If you answer “yes” to most of these questions, you probably have a trusting relationship.
Do you make attempts in your friendship to try to talk about feelings even if it may be awkward at times? Do you talk with each other about vulnerable issues as well as strengths?
If you answer “yes” to these questions, you probably have a good foundation for intimacy.
Do you tend to be a caretaker? Do you feel desperate to “make” your friend change? Do you consistently put your friend’s needs above your own?
If you respond “no” to these questions, you probably have well-established boundaries.
If you’re unsure about your answers to any of these questions, you might consider consulting with a professional.

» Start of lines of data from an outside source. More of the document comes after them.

## config.mk

```make
export PLATFORM = sky130hd
export DESIGN_NAME = lcd_result_writer
export DESIGN_NICKNAME = d
export VERILOG_FILES = /design/src/rtl/lcd_result_writer.sv
export SDC_FILE = /design/constraint.sdc
export NUM_CORES = 1
export LEC_CHECK = 0
export ABC_AREA = 1
export BUFFER_PORTS_ARGS = -buffer_cell sky130_fd_sc_hd__buf_2
export CAP_MARGIN = 20
export CORE_MARGIN = 4
export CORE_UTILIZATION = 55
export DETAILED_ROUTE_END_ITERATION = 8
export PLACE_DENSITY = 0.71
export REMOVE_ABC_BUFFERS = 1
export SYNTH_ARGS = -nofsm -noshare
export SYNTH_HDL_FRONTEND = slang
export SYNTH_SLANG_ARGS = --single-unit
```

## constraint.sdc

```tcl
create_clock -name clk -period 3 [get_ports clk]
set_input_delay 0 -clock clk [delete_from_list [all_inputs] [get_ports clk]]
set_output_delay 0 -clock clk [all_outputs]
set_load 0.005 [all_outputs]
```

## src/rtl/lcd_result_writer.sv

```systemverilog
// lcd_result_writer
// Takes a 16-bit result and shows it on an HD44780-compatible 16x2 LCD. The
// LCD is driven in 8-bit mode and is only ever written, never read. After
// power-up the block runs the LCD init sequence. Each new show request
// converts the value to decimal and writes a sign plus five digits at line 1,
// column 0.
module lcd_result_writer #(
    parameter int POWERUP_CYCLES    = 750000,
    parameter int EN_CYCLES         = 25,
    parameter int CMD_WAIT_CYCLES   = 2500,
    parameter int CLEAR_WAIT_CYCLES = 100000
) (
    input  logic        clk,
    input  logic        reset,
    input  logic [15:0] value,
    input  logic        value_valid,
    input  logic        signed_mode,
    output logic        busy,
    output logic [7:0]  lcd_data,
    output logic        lcd_rs,
    output logic        lcd_rw,
    output logic        lcd_en
);

    localparam int CNT_W = 24;
    localparam logic [CNT_W-1:0] CNT_ZERO   = CNT_W'(0);
    localparam logic [CNT_W-1:0] CNT_ONE    = CNT_W'(1);
    localparam logic [CNT_W-1:0] PWR_LOAD   = CNT_W'(POWERUP_CYCLES - 1);
    localparam logic [CNT_W-1:0] EN_LOAD    = CNT_W'(EN_CYCLES - 1);
    localparam logic [CNT_W-1:0] CMD_LOAD   = CNT_W'(CMD_WAIT_CYCLES - 1);
    localparam logic [CNT_W-1:0] CLR_LOAD   = CNT_W'(CLEAR_WAIT_CYCLES - 1);
    localparam logic [CNT_W-1:0] SHIFT_LOAD = CNT_W'(15);

    typedef enum logic [2:0] {
        ST_POWERUP = 3'd0,
        ST_INIT    = 3'd1,
        ST_IDLE    = 3'd2,
        ST_CONVERT = 3'd3,
        ST_SETADDR = 3'd4,
        ST_CHARS   = 3'd5
    } state_t;

    // The phases of a single LCD transfer.
    typedef enum logic [1:0] {
        W_SETUP = 2'd0,
        W_EN    = 2'd1,
        W_HOLD  = 2'd2,
        W_DONE  = 2'd3
    } wphase_t;

    state_t            state_r, state_nxt_s;
    wphase_t           wphase_r, wphase_nxt_s;
    logic [CNT_W-1:0]  cnt_r, cnt_nxt_s;
    logic [2:0]        idx_r, idx_nxt_s;

    logic              load_s;
    logic              start_conv_s;
    logic              commit_s;
    logic              writing_s;
    logic              is_clear_s;
    logic [7:0]        byte_s;
    logic              rs_s;

    logic              valid_d_r;
    logic              pending_r;
    logic [15:0]       shown_value_r;
    logic [15:0]       latched_r;
    logic [19:0]       bcd_r;
    logic [15:0]       bin_r;
    logic [7:0]        sign_r;

    logic              neg_s;
    logic [15:0]       mag_s;
    logic [15:0]       cmp_s;
    logic              req_s;
    logic [35:0]       dd_s;

    // Does one double-dabble step. Each BCD digit of 5 or more gets 3 added,
    // and then the whole {bcd, bin} pair shifts left by one bit.
    function automatic logic [35:0] dd_step(input logic [19:0] bcd_in,
                                            input logic [15:0] bin_in);
        logic [19:0] adj;
        adj = bcd_in;
        for (int k = 0; k < 5; k++) begin
            if (adj[4*k +: 4] >= 4'd5) begin
                adj[4*k +: 4] = adj[4*k +: 4] + 4'd3;
            end else begin
                adj[4*k +: 4] = adj[4*k +: 4];
            end
        end
        return {adj[18:0], bin_in, 1'b0};
    endfunction

    // Returns the ASCII character at position pos of the 6-character field.
    // Position 0 is the sign. A leading zero is shown as a blank. The units
    // digit is always printed.
    function automatic logic [7:0] char_at(input logic [2:0]  pos,
                                           input logic [19:0] bcd,
                                           input logic [7:0]  sign);
        logic [7:0] c;
        case (pos)
            3'd0:    c = sign;
            3'd1:    c = (bcd[19:16] == 4'd0)  ? 8'h20 : {4'h3, bcd[19:16]};
            3'd2:    c = (bcd[19:12] == 8'd0)  ? 8'h20 : {4'h3, bcd[15:12]};
            3'd3:    c = (bcd[19:8]  == 12'd0) ? 8'h20 : {4'h3, bcd[11:8]};
            3'd4:    c = (bcd[19:4]  == 16'd0) ? 8'h20 : {4'h3, bcd[7:4]};
            default: c = {4'h3, bcd[3:0]};
        endcase
        return c;
    endfunction

    assign lcd_rw = 1'b0;

    // Compute the magnitude and detect a new request.
    always_comb begin
        neg_s = signed_mode & value[15];
        if (neg_s) begin
            mag_s = ~value + 16'd1;
        end else begin
            mag_s = value;
        end
        // While an update is running, compare against the value being written.
        // A steady input then does not queue a repeat of the same update.
        if ((state_r == ST_CONVERT) || (state_r == ST_SETADDR) || (state_r == ST_CHARS)) begin
            cmp_s = latched_r;
        end else begin
            cmp_s = shown_value_r;
        end
        req_s = value_valid & (~valid_d_r | (value != cmp_s));
        dd_s  = dd_step(bcd_r, bin_r);
    end

    // Next-state logic for the main FSM and for the write engine.
    always_comb begin
        state_nxt_s  = state_r;
        wphase_nxt_s = wphase_r;
        cnt_nxt_s    = cnt_r;
        idx_nxt_s    = idx_r;
        load_s       = 1'b0;
        start_conv_s = 1'b0;
        commit_s     = 1'b0;
        writing_s    = (state_r == ST_INIT) || (state_r == ST_SETADDR) || (state_r == ST_CHARS);
        is_clear_s   = (state_r == ST_INIT) && (idx_r == 3'd3);

        if (writing_s) begin
            case (wphase_r)
                W_SETUP: begin
                    wphase_nxt_s = W_EN;
                    cnt_nxt_s    = EN_LOAD;
                end
                W_EN: begin
                    if (cnt_r == CNT_ZERO) begin
                        wphase_nxt_s = W_HOLD;
                        cnt_nxt_s    = is_clear_s ? CLR_LOAD : CMD_LOAD;
                    end else begin
                        cnt_nxt_s = cnt_r - CNT_ONE;
                    end
                end
                W_HOLD: begin
                    if (cnt_r == CNT_ZERO) begin
                        wphase_nxt_s = W_DONE;
                    end else begin
                        cnt_nxt_s = cnt_r - CNT_ONE;
                    end
                end
                default: wphase_nxt_s = W_DONE;
            endcase
        end else begin
            wphase_nxt_s = wphase_r;
        end

        case (state_r)
            ST_POWERUP: begin
                if (cnt_r == CNT_ZERO) begin
                    state_nxt_s  = ST_INIT;
                    idx_nxt_s    = 3'd0;
                    wphase_nxt_s = W_SETUP;
                    load_s       = 1'b1;
                end else begin
                    cnt_nxt_s = cnt_r - CNT_ONE;
                end
            end
            ST_INIT: begin
                if (wphase_r == W_DONE) begin
                    if (idx_r == 3'd3) begin
                        state_nxt_s = ST_IDLE;
                    end else begin
                        idx_nxt_s    = idx_r + 3'd1;
                        wphase_nxt_s = W_SETUP;
                        load_s       = 1'b1;
                    end
                end else begin
                    state_nxt_s = ST_INIT;
                end
            end
            ST_IDLE: begin
                if (req_s || pending_r) begin
                    state_nxt_s  = ST_CONVERT;
                    cnt_nxt_s    = SHIFT_LOAD;
                    start_conv_s = 1'b1;
                end else begin
                    state_nxt_s = ST_IDLE;
                end
            end
            ST_CONVERT: begin
                if (cnt_r == CNT_ZERO) begin
                    state_nxt_s  = ST_SETADDR;
                    wphase_nxt_s = W_SETUP;
                    load_s       = 1'b1;
                end else begin
                    cnt_nxt_s = cnt_r - CNT_ONE;
                end
            end
            ST_SETADDR: begin
                if (wphase_r == W_DONE) begin
                    state_nxt_s  = ST_CHARS;
                    idx_nxt_s    = 3'd0;
                    wphase_nxt_s = W_SETUP;
                    load_s       = 1'b1;
                end else begin
                    state_nxt_s = ST_SETADDR;
                end
            end
            ST_CHARS: begin
                if (wphase_r == W_DONE) begin
                    if (idx_r == 3'd5) begin
                        state_nxt_s = ST_IDLE;
                        commit_s    = 1'b1;
                    end else begin
                        idx_nxt_s    = idx_r + 3'd1;
                        wphase_nxt_s = W_SETUP;
                        load_s       = 1'b1;
                    end
                end else begin
                    state_nxt_s = ST_CHARS;
                end
            end
            default: begin
                state_nxt_s = ST_POWERUP;
                cnt_nxt_s   = PWR_LOAD;
            end
        endcase
    end

    // Select the byte and the RS value for the transfer that starts next.
    always_comb begin
        byte_s = 8'h00;
        rs_s   = 1'b0;
        case (state_nxt_s)
            ST_INIT: begin
                case (idx_nxt_s)
                    3'd0:    byte_s = 8'h38;
                    3'd1:    byte_s = 8'h0C;
                    3'd2:    byte_s = 8'h06;
                    default: byte_s = 8'h01;
                endcase
            end
            ST_SETADDR: byte_s = 8'h80;
            ST_CHARS: begin
                rs_s   = 1'b1;
                byte_s = char_at(idx_nxt_s, bcd_r, sign_r);
            end
            default: begin
                byte_s = 8'h00;
                rs_s   = 1'b0;
            end
        endcase
    end

    // Registers for the FSM state, the write phase, the counter and the index.
    always_ff @(posedge clk) begin
        if (reset) begin
            state_r  <= ST_POWERUP;
            wphase_r <= W_DONE;
            cnt_r    <= PWR_LOAD;
            idx_r    <= 3'd0;
        end else begin
            state_r  <= state_nxt_s;
            wphase_r <= wphase_nxt_s;
            cnt_r    <= cnt_nxt_s;
            idx_r    <= idx_nxt_s;
        end
    end

    // Registered LCD and busy outputs. Data and RS are held until the next transfer.
    always_ff @(posedge clk) begin
        if (reset) begin
            busy     <= 1'b1;
            lcd_en   <= 1'b0;
            lcd_rs   <= 1'b0;
            lcd_data <= 8'h00;
        end else begin
            busy   <= (state_nxt_s != ST_IDLE);
            lcd_en <= (wphase_nxt_s == W_EN);
            if (load_s) begin
                lcd_data <= byte_s;
                lcd_rs   <= rs_s;
            end else begin
                lcd_data <= lcd_data;
                lcd_rs   <= lcd_rs;
            end
        end
    end

    // Request bookkeeping. Requests that arrive while busy collapse into one
    // pending flag.
    always_ff @(posedge clk) begin
        if (reset) begin
            valid_d_r     <= 1'b0;
            pending_r     <= 1'b0;
            shown_value_r <= 16'h0000;
        end else begin
            valid_d_r <= value_valid;
            if (start_conv_s) begin
                pending_r <= 1'b0;
            end else if (req_s && (state_r != ST_IDLE)) begin
                pending_r <= 1'b1;
            end else begin
                pending_r <= pending_r;
            end
            if (commit_s) begin
                shown_value_r <= latched_r;
            end else begin
                shown_value_r <= shown_value_r;
            end
        end
    end

    // Binary to BCD conversion. The value is latched on entry, then shifted
    // once per cycle for 16 cycles.
    always_ff @(posedge clk) begin
        if (reset) begin
            latched_r <= 16'h0000;
            bcd_r     <= 20'h00000;
            bin_r     <= 16'h0000;
            sign_r    <= 8'h20;
        end else if (start_conv_s) begin
            latched_r <= value;
            bcd_r     <= 20'h00000;
            bin_r     <= mag_s;
            sign_r    <= neg_s ? 8'h2D : 8'h20;
        end else if (state_r == ST_CONVERT) begin
            bcd_r <= dd_s[35:16];
            bin_r <= dd_s[15:0];
        end else begin
            bcd_r <= bcd_r;
            bin_r <= bin_r;
        end
    end

endmodule
```

---- Yosys cells after proc, flatten, opt, wreduce, memory -nomap -nowiden ----
Index checks and enable logic that the tools add are counted.
storage, ports and cells
  bits in registers ....................... 121
  bits of input ports ..................... 20
  output and inout port bits .............. 12
  word-level logic and storage cells ...... 138
operators by class
  add/sub/neg operators ................... 8
  $lt $le $gt $ge ......................... 5
  equality and inequality tests ........... 21
  multiplexer cells ....................... 65
  bitwise logic cells ..................... 5
  reductions and logical operators ........ 19
operators with widths
  cell                                                                    number
  24-bit one-hot mux with 3 select lines                                  2
  24-bit two-way mux                                                      5
  16-bit two-way mux                                                      4
  8-bit one-hot mux with 5 select lines                                   1
  3-bit two-way mux                                                       13
  24-bit zero test                                                        1
  8-bit one-hot mux with 3 select lines                                   1
  24-bit by 1-bit subtractor with 24-bit output (second input constant)   1
  4-bit by 3-bit >= comparator with 1-bit output (second input constant)  5
  4-bit two-way mux                                                       5
  5-bit two-way mux                                                       4
  3-bit == test (second input constant)                                   6
  2-bit two-way mux                                                       9
  3-bit one-hot mux with 6 select lines                                   1
  6-bit one-hot mux with 3 select lines                                   1
  17-bit two-way mux                                                      1
  16-bit by 1-bit adder with 16-bit output (second input constant)        1
  4-bit by 2-bit adder with 4-bit output (second input constant)          4
  16-bit zero test                                                        1
  16-bit != test                                                          1
  16-bit NOT                                                              1
  3-bit by 2-bit == test with 1-bit output (second input constant)        5
  1-bit two-way mux                                                       14
  12-bit zero test                                                        1
  other kinds (22)                                                        35

---- Longest topological paths before layout ----
Gate-level depths: netlist of the first run.
  word-level depth ........................ 12
  gate-level depth with buffers ........... 20
  depth with buffers taken out ............ 19

---- Worst setup path after synthesis of the first run ----
No wires, ideal clock.
  kind .................................... register to register
  start point ............................. register cnt_r[0]
  end point ............................... register cnt_r[15]
  setup time .............................. 0.116 ns
  arrival time ............................ 2.279 ns
  data required time ...................... 2.884 ns
  path slack .............................. 0.605 ns
  stages on the path, launching flop included .. 14
  path buffers ............................ 1
  cell sequence ........................... dfxtp_1 -> inv_1 -> ha_1 -> nand3_1 -> nor3_1 -> nand3_1 -> nor2_2 -> inv_1 -> nand2_1 -> inv_1 -> clkbuf_1 -> o21ai_0 -> nand2_1 -> and3_1
on the way
  word-level cells in the longest chain between the ends .. 6
ends and longest elaborated chain
  item                                                                               RTL line       source
  start, declared                                                                    53             logic [CNT_W-1:0] cnt_r, cnt_nxt_s;
  start signal, assigned                                                             280            cnt_r <= cnt_nxt_s;
  24-bit by 1-bit subtractor with 24-bit output or 24-bit zero test (tied branches)  n/a
  24-bit two-way mux (on tied branches)                                              160, 152
  24-bit one-hot mux with 3 select lines                                             146            case (wphase_r)
  24-bit two-way mux                                                                 145            if (writing_s) begin
  24-bit two-way mux (on tied branches)                                              174, 206, 197
  24-bit one-hot mux with 3 select lines (*)                                         172            case (state_r)
Mark *: on every way between the ends. The rest lies on a longest branch, timed or not.
A chain may end at the register's enable or synchronous reset.

---- Worst setup path in the final report of the first run ----
Same ends and word-level chain as after synthesis.

==> run metrics, run 1 <==
status complete, no violations; FF-to-FF path depth 12; Syn Inst Count 1142; num rows 41; Max Clock Skew 7.575 ps; Min-Delay Path Class input port to register; most common flop cell mapped by yosys dfxtp_1; clk buf depth 2; Nets 1232; CTS sink count 113; Slew @ Worst Pin 634.8 ps; PwrDens 432.1 nW/um2; hold path depth 2; Initial Util 56.75%; Final ANT Viol Nets 0; via count 7441; die height 122.8 um; Synth async-reset ratio 0%; clock-pin slew on the worst setup and hold paths 60 ps; maxcap violations 0; core footprint 12770 um2; yosys warns 0; WP data required 3300 ps; layout cells sized above 1 9.046%; drt pass-1 iters 6; Top-Level Pins 32; Syn-to-layout area delta 15.52%; WS Path Type register to register; ranking of synthesized cells by area dfxtp_1 (31%), nand2_1 (12%), nor2_1 (7.6%); post-synth top area cell dfxtp_1; worst slack, placed 69.96 ps; Final setup viols 0; Port Buf Inserts 29; R2R setup slack 160 ps; worst-path maximum fanout 11; EDFF count, synth 0; CTS tree built; sequential area share after synthesis 31.20%; antenna violations before repair 0; Residual DRC 0; GPL Wtd Cong 0.9718; post-DP HPWL 13410 um; Final Cycle Share 94.66%; fin. max-slew vios 0; Detailed Route WL 19530 um; Netlist cell types 41; Root Driver clkbuf_16; Tmin final 2840 ps; ant diodes 0; Setup crit end kind register; Worst setup SP type register; Critical R2R Capture cnt_r[15]$_SDFF_PP0_; WHS Endpoint valid_d_r$_SDFF_PP0_; Netlist Area Pre-Place 7249 um2; Leak Pwr 3.633 nW; max frequency 352.1 MHz; GRT Overall Usage 26.73%; CTS buffer count 17; Rel. slew slack 57.68%; Reg2Reg Launch Point cnt_r[0]$_SDFF_PP1_; count leader, synth nand2_1; CP arrival 3140 ps; Final WS setup 160.1 ps; Avg WL per Cell 14.18 um; first-pass GRT wire length 32260 um; unrepaired setup endpoints after global routing yes; top cell type's share of synthesized area 31.20%; H-tree depth 4; Initial DRC Count 716; Commonest cells post-synth nand2_1 (224), nor2_1 (146), inv_1 (141); vias in the first global route 6690; Overflow after GRT 0; largest net degree at the start of global routing 35; total power 3.618 mW; die area 15080 um2; hold violation total from the final report 0; clock latency at the later pin of the worst-skew pair 420 ps; Yosys reg bits 113; HP Start reset; syn_area_per_cell 6.348 um2; peak supply drop 476.4 uV; Via density 5.404; die width 122.8 um
==> metal layers <==
layer / track usage (%) / part of all wire [%] / up-vias / wire [um]
met5: 0 / 0 / - / 0
met4: 8.747 / 1.9 / 0 / 370
met3: 6.313 / 6.0 / 41 / 1171
met2: 43.08 / 46 / 239 / 8932
met1: 35.24 / 46 / 3335 / 9054
li1: - / - / 3826 / -
==> final cells by class <==
cell class	instances	area [um2]
repair buffers	73	533.0
flip-flops and latches	113	2262
well taps	172	215.2
multi-input cells	841	4243
fillers	1178	4399
clock inverters	13	140.1
clock buffers	18	429.2
inverters	147	551.8
==> report_power, final <==
group          internal [mW]  total (mW)  switching (mW)
sequential              1.51        1.51         0.00424
combinational         0.0612       0.162           0.101
clock                   1.22        1.95           0.730
==> flip-flops by register name (all words and copies together), names as in the netlist <==
signal,flops
wphase_r,2
sign_r,1
lcd_rs,1
valid_d_r,1
busy,1
idx_r,3
bin_r,16
lcd_en,1
bcd_r,20
lcd_data,7
pending_r,1
cnt_r,24
shown_value_r,16
state_r,3
latched_r,16
==> timing repair <==
action                     CTS  global route
setup endpoints to repair    0            48
hold endpoints to repair    21             0
gates resized for setup      0             5
hold buffers                18             0
buffers inserted             0             2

“Carefrontation,” Not Confrontation
Approaching your loved one: What to do?
Remember: your motivation to approach stems from how much you care.
- Create An Action Plan Read up on eating disorders. Write out ahead of time a list of specific behaviors that have you concerned. Consider whether to include anyone besides yourself, as well as where and when to have the “carefrontation.” Again consider consulting with a professional.
- Approach With Compassion Be prepared to listen first! It will be easier for your friend to change his/her perspective if he/she first feels heard and understood. Be empathetic. Empathy means both trying to grasp a situation from your friend’s perspective and conveying that understanding in words. Empathy does NOT necessarily mean that you agree, but does allow you to disagree without imposing judgment or shame. Remember, you may view the eating disorder as a problem that needs to be “fixed,” but your friend may be protective of his/her eating disorder.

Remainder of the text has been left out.